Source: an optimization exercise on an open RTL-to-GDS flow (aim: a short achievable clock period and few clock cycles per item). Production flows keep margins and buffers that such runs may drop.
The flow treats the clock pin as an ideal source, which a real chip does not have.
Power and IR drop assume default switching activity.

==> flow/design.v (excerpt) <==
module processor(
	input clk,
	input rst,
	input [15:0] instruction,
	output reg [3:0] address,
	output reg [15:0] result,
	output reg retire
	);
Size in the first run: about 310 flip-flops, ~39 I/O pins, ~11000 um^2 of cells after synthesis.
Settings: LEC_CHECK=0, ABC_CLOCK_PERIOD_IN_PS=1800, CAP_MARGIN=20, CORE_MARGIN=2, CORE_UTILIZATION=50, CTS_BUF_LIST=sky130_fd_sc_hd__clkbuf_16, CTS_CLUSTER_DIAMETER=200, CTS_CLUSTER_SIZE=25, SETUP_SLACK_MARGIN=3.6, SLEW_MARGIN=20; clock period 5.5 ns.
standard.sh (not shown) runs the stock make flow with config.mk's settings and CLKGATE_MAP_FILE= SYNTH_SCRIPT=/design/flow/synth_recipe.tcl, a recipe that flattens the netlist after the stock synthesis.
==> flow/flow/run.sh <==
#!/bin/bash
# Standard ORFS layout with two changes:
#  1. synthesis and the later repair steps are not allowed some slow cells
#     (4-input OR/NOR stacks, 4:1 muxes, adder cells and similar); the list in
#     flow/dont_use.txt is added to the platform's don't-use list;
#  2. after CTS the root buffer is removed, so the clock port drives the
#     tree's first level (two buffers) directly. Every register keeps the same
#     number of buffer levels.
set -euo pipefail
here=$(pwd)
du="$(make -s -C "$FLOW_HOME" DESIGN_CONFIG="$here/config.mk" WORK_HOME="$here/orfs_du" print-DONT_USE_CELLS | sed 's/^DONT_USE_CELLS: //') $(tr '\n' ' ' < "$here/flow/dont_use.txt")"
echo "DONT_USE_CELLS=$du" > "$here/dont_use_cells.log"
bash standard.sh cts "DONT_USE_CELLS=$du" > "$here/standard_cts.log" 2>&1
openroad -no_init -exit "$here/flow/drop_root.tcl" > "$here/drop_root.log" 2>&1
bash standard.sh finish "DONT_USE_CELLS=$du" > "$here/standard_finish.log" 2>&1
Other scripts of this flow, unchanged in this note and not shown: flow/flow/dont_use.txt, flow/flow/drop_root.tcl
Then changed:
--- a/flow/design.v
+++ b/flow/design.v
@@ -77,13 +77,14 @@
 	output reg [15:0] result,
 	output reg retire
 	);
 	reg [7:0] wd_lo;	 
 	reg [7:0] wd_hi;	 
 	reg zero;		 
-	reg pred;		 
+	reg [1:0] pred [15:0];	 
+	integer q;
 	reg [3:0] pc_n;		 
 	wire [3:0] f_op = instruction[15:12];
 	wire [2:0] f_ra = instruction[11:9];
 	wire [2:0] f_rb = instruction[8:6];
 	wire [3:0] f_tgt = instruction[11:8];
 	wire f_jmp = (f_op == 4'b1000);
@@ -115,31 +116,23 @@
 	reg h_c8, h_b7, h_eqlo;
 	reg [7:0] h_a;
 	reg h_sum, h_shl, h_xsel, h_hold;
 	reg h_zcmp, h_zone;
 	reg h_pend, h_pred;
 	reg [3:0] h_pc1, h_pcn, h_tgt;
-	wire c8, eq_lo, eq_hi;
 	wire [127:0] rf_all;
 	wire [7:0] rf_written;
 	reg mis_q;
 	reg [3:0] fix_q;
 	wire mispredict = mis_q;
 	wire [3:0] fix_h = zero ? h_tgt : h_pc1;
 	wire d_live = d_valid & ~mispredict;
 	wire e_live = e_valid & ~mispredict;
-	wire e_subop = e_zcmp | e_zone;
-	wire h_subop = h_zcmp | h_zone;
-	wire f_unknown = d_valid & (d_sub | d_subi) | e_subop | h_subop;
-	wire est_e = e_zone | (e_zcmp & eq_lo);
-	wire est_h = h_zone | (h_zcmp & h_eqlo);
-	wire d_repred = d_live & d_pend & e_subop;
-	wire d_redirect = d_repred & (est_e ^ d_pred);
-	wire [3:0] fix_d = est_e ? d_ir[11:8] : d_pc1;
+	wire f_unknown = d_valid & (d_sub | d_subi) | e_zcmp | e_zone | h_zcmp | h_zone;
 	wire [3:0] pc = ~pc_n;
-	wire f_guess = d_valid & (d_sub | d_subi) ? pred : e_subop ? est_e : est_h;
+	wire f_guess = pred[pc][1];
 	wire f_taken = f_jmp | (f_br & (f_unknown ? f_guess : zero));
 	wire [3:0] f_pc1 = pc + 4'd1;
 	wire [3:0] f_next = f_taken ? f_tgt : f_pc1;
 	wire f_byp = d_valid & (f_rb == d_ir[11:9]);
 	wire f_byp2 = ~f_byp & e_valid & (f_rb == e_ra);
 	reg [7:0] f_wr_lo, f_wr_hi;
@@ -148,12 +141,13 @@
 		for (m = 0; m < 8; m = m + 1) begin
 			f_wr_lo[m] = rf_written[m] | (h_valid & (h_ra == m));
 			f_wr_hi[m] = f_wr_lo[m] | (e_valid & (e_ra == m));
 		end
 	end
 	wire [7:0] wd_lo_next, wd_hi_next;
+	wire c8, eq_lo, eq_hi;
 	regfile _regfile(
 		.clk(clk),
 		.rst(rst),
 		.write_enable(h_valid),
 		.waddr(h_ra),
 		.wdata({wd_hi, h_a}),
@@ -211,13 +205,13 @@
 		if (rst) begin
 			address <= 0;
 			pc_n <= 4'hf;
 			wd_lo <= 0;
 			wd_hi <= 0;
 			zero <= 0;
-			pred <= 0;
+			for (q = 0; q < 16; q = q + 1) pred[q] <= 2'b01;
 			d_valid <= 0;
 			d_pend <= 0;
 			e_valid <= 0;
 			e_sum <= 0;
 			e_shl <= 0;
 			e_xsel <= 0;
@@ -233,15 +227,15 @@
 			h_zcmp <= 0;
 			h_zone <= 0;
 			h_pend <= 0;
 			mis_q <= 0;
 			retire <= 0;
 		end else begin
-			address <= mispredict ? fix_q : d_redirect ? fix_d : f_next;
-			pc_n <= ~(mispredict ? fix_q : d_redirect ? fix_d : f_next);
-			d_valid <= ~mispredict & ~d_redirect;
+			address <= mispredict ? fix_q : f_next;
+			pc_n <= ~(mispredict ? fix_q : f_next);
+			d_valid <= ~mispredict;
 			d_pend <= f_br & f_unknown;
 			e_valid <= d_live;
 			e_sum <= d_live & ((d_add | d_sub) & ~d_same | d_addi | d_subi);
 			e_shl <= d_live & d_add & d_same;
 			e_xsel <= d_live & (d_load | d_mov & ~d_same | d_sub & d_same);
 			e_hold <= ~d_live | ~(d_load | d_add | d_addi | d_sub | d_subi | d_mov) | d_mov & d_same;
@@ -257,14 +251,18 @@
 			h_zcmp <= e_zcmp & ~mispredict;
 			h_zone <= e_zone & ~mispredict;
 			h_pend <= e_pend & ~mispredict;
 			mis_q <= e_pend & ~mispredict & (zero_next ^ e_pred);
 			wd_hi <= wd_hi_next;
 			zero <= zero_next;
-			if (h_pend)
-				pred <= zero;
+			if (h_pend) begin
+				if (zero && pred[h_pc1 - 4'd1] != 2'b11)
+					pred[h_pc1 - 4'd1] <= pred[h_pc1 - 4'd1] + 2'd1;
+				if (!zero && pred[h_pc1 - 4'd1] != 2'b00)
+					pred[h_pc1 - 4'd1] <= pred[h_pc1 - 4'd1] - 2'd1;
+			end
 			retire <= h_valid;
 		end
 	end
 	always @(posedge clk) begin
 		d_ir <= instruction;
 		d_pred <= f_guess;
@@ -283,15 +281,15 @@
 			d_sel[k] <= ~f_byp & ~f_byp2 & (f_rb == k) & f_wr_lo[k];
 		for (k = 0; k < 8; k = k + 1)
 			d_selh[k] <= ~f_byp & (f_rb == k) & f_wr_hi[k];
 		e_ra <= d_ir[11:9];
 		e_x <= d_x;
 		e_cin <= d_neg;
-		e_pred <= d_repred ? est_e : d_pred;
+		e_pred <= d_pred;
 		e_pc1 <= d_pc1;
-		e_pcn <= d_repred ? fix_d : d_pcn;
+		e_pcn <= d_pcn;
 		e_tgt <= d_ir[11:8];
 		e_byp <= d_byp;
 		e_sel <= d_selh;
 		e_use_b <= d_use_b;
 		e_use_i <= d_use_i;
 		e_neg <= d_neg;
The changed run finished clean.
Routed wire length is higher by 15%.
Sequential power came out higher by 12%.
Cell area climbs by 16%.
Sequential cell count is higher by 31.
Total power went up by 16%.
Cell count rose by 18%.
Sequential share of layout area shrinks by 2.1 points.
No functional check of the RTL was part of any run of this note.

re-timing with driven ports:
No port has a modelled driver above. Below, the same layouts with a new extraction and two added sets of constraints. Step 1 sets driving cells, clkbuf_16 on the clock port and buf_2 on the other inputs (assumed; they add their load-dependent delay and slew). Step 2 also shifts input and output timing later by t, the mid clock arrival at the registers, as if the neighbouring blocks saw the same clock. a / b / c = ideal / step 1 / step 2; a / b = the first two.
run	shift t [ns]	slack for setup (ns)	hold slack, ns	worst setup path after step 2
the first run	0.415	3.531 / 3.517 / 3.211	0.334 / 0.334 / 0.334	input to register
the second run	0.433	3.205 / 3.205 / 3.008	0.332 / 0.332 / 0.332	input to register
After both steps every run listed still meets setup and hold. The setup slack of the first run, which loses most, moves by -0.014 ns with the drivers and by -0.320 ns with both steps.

--

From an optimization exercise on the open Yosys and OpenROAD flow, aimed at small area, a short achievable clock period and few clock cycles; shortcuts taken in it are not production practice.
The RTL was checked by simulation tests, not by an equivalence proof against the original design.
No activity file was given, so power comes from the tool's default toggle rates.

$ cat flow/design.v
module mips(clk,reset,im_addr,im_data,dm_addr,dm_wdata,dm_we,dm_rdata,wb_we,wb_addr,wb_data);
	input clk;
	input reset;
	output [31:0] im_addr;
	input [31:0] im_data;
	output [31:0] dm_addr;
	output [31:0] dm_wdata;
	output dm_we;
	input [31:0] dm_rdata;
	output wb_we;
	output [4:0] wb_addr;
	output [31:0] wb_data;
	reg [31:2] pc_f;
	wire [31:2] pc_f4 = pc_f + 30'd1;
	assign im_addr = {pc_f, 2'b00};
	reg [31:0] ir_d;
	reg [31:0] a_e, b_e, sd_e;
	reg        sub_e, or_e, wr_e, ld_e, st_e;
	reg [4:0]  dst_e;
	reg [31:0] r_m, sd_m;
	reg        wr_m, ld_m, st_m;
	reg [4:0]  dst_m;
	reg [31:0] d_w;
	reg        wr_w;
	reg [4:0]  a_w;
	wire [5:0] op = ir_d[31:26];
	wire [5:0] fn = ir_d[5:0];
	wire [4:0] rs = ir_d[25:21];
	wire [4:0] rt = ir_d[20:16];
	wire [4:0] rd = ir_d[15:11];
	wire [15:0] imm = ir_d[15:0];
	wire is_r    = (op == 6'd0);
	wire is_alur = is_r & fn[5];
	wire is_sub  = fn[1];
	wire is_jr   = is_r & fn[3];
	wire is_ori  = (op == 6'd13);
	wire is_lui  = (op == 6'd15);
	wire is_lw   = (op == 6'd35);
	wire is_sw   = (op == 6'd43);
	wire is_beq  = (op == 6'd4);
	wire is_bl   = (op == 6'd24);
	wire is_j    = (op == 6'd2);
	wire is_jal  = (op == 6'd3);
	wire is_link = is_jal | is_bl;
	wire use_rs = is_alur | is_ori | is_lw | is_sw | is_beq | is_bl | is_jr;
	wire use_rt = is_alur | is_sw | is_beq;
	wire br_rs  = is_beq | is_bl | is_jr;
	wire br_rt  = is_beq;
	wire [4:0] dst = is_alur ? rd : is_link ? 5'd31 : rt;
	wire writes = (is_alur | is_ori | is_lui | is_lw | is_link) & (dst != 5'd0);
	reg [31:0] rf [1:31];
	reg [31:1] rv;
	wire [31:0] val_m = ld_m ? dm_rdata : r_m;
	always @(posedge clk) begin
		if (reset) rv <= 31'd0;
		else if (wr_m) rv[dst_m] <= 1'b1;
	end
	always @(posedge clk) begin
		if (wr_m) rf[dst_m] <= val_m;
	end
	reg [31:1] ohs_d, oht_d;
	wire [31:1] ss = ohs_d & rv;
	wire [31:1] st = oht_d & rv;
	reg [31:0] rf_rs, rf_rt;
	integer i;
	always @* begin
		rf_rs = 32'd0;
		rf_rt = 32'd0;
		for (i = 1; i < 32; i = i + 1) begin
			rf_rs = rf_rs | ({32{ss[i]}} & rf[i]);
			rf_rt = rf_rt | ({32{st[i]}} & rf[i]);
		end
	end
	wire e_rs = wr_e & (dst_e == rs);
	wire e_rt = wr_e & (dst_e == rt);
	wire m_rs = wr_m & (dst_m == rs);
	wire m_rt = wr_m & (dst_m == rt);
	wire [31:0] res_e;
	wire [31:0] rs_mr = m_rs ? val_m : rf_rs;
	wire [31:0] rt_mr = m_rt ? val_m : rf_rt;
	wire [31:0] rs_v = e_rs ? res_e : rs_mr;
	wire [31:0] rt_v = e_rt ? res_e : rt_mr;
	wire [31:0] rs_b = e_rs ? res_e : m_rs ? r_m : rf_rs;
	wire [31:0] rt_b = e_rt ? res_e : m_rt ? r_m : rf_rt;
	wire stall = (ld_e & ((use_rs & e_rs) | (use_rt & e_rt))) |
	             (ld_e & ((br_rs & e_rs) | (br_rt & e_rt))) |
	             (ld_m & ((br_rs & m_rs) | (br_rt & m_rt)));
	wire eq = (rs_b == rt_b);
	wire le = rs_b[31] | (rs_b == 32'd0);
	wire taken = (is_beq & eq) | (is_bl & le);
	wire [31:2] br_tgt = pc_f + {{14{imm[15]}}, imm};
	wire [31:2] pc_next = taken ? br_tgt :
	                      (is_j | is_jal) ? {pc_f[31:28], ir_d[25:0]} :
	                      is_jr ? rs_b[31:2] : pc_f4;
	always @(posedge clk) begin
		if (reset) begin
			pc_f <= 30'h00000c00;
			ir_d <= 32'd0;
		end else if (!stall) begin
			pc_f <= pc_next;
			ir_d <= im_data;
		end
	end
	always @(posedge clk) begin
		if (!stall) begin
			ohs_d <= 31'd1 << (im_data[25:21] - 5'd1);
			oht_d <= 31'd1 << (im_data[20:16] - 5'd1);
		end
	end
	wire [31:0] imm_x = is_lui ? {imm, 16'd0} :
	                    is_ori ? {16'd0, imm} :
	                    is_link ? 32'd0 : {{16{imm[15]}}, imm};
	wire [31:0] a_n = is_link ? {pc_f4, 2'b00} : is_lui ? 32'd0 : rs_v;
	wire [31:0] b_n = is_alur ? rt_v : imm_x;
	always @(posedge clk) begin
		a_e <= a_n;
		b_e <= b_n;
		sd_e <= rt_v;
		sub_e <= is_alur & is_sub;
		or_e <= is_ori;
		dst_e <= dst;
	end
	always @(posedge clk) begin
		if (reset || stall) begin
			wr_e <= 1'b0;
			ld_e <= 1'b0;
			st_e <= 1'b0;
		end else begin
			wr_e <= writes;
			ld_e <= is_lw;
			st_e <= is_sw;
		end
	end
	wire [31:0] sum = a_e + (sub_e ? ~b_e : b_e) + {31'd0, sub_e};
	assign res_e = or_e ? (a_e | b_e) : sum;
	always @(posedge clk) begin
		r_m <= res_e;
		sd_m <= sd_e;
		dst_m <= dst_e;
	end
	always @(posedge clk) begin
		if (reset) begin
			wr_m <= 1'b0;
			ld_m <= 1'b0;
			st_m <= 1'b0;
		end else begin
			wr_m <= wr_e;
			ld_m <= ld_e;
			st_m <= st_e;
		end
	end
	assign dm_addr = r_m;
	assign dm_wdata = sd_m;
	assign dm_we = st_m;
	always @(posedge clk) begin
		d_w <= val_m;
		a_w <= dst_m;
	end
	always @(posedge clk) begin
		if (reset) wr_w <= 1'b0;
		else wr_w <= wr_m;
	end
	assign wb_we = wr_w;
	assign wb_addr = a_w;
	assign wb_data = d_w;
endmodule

--

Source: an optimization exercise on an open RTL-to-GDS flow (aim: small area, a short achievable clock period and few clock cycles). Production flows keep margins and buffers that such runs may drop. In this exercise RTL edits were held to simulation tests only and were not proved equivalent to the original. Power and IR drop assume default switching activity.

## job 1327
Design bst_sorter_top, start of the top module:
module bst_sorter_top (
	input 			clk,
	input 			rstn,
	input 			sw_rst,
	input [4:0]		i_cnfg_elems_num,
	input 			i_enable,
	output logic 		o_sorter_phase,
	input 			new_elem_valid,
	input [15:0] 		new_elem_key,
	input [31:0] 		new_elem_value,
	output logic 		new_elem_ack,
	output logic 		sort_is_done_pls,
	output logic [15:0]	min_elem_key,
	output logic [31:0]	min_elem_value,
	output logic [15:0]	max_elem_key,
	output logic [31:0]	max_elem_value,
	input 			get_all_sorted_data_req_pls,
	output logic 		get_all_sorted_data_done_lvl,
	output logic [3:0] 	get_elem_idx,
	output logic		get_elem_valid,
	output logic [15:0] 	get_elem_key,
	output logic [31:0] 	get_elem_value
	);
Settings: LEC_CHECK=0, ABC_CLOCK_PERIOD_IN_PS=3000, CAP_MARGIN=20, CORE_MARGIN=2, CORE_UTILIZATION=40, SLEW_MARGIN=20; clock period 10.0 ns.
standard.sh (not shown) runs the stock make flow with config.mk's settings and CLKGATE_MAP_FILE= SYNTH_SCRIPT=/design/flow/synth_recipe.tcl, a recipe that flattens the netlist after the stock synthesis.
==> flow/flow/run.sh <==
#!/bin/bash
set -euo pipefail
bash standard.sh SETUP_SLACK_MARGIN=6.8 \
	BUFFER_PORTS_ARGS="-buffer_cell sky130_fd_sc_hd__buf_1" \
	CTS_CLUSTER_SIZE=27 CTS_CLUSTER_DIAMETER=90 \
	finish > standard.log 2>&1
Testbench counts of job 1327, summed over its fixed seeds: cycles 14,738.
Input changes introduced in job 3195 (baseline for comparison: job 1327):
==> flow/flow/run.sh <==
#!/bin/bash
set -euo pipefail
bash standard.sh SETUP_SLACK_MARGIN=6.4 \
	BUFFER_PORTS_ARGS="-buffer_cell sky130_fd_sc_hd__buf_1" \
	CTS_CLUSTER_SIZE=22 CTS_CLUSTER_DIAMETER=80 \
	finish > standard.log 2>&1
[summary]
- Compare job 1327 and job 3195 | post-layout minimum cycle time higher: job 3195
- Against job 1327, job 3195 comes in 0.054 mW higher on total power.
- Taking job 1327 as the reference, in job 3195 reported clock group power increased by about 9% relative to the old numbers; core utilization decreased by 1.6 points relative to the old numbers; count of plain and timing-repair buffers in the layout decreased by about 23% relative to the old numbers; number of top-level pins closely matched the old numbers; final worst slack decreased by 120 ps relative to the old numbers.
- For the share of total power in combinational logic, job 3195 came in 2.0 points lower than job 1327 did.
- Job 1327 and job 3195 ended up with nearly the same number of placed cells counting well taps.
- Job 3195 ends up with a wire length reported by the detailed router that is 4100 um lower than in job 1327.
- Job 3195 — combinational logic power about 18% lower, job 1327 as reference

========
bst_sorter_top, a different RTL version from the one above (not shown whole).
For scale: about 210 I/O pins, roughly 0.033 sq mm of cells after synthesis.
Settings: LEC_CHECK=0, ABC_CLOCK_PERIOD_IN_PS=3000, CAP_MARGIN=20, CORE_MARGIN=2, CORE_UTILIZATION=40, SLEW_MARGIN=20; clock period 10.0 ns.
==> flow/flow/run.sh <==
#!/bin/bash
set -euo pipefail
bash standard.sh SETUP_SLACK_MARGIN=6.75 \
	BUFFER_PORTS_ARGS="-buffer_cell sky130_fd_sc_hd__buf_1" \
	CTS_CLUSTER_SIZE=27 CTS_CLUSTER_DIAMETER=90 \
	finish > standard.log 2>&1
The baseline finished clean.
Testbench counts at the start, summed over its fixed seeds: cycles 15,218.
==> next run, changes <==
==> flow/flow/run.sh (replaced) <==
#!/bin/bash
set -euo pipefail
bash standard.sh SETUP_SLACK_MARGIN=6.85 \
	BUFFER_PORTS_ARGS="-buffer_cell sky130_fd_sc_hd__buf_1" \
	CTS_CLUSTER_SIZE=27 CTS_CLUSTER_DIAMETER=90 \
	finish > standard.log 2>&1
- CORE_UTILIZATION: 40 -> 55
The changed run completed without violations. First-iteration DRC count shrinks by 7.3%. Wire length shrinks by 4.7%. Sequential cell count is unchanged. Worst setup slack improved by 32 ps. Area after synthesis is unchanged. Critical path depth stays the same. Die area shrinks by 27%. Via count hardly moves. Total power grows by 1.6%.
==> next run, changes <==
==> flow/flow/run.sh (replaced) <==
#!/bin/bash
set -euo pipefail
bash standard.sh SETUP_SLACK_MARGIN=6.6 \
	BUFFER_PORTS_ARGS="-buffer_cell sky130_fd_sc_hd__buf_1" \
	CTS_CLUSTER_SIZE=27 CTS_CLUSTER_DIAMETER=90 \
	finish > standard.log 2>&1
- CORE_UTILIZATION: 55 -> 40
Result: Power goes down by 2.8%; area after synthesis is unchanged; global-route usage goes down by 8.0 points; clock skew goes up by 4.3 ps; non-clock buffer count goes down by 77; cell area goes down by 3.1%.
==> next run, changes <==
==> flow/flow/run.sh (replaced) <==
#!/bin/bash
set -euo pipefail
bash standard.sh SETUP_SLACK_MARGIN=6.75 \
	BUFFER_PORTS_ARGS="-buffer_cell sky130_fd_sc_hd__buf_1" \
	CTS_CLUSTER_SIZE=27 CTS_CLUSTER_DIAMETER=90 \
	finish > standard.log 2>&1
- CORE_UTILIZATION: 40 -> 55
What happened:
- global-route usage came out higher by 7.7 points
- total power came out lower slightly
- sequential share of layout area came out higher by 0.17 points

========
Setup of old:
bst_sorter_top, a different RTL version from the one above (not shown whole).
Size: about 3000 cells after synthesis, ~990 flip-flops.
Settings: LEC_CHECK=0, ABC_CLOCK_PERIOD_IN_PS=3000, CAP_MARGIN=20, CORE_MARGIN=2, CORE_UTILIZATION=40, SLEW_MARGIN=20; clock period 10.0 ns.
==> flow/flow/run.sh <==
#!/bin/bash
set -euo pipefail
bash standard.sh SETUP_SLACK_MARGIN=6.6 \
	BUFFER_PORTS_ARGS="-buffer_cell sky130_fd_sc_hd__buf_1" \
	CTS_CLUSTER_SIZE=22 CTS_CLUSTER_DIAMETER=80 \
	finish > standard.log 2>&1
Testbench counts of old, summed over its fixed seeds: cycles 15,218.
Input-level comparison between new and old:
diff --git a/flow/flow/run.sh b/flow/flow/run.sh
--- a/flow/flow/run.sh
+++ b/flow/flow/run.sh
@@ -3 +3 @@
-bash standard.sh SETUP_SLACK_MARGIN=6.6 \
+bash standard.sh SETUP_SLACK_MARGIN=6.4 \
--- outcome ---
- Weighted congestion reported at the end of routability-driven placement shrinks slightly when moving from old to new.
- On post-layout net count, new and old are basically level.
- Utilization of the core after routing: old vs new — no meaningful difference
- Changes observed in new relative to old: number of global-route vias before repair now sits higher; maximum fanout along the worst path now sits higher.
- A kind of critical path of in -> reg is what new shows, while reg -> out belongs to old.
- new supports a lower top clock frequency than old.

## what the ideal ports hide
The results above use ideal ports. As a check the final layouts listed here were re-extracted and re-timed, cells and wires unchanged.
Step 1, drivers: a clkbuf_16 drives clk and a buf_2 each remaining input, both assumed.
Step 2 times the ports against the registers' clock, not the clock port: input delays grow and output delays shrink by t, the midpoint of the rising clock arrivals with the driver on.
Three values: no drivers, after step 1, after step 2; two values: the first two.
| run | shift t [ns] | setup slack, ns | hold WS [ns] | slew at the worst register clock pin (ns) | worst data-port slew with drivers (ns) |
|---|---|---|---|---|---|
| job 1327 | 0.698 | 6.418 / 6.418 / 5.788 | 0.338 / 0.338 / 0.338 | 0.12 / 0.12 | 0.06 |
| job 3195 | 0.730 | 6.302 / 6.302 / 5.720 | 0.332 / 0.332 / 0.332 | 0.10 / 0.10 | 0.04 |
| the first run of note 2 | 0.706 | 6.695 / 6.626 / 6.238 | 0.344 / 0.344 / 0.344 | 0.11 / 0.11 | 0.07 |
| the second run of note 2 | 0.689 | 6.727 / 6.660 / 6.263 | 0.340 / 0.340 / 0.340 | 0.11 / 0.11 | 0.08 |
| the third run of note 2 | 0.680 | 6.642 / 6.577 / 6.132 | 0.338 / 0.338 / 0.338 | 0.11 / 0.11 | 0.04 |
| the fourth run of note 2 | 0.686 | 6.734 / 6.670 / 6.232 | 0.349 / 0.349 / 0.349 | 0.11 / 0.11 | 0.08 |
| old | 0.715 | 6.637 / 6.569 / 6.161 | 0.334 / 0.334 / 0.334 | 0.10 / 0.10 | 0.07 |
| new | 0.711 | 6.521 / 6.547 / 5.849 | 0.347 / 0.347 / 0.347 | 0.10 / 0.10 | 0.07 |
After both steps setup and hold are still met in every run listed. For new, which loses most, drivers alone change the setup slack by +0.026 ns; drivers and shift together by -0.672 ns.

_Task_: Search the data for "path". Copy every matching line.

_Exercise result_:
run	shift t [ns]	slack for setup (ns)	hold slack, ns	worst setup path after step 2
The changed run completed without violations. First-iteration DRC count shrinks by 7.3%. Wire length shrinks by 4.7%. Sequential cell count is unchanged. Worst setup slack improved by 32 ps. Area after synthesis is unchanged. Critical path depth stays the same. Die area shrinks by 27%. Via count hardly moves. Total power grows by 1.6%.
- Changes observed in new relative to old: number of global-route vias before repair now sits higher; maximum fanout along the worst path now sits higher.
- A kind of critical path of in -> reg is what new shows, while reg -> out belongs to old.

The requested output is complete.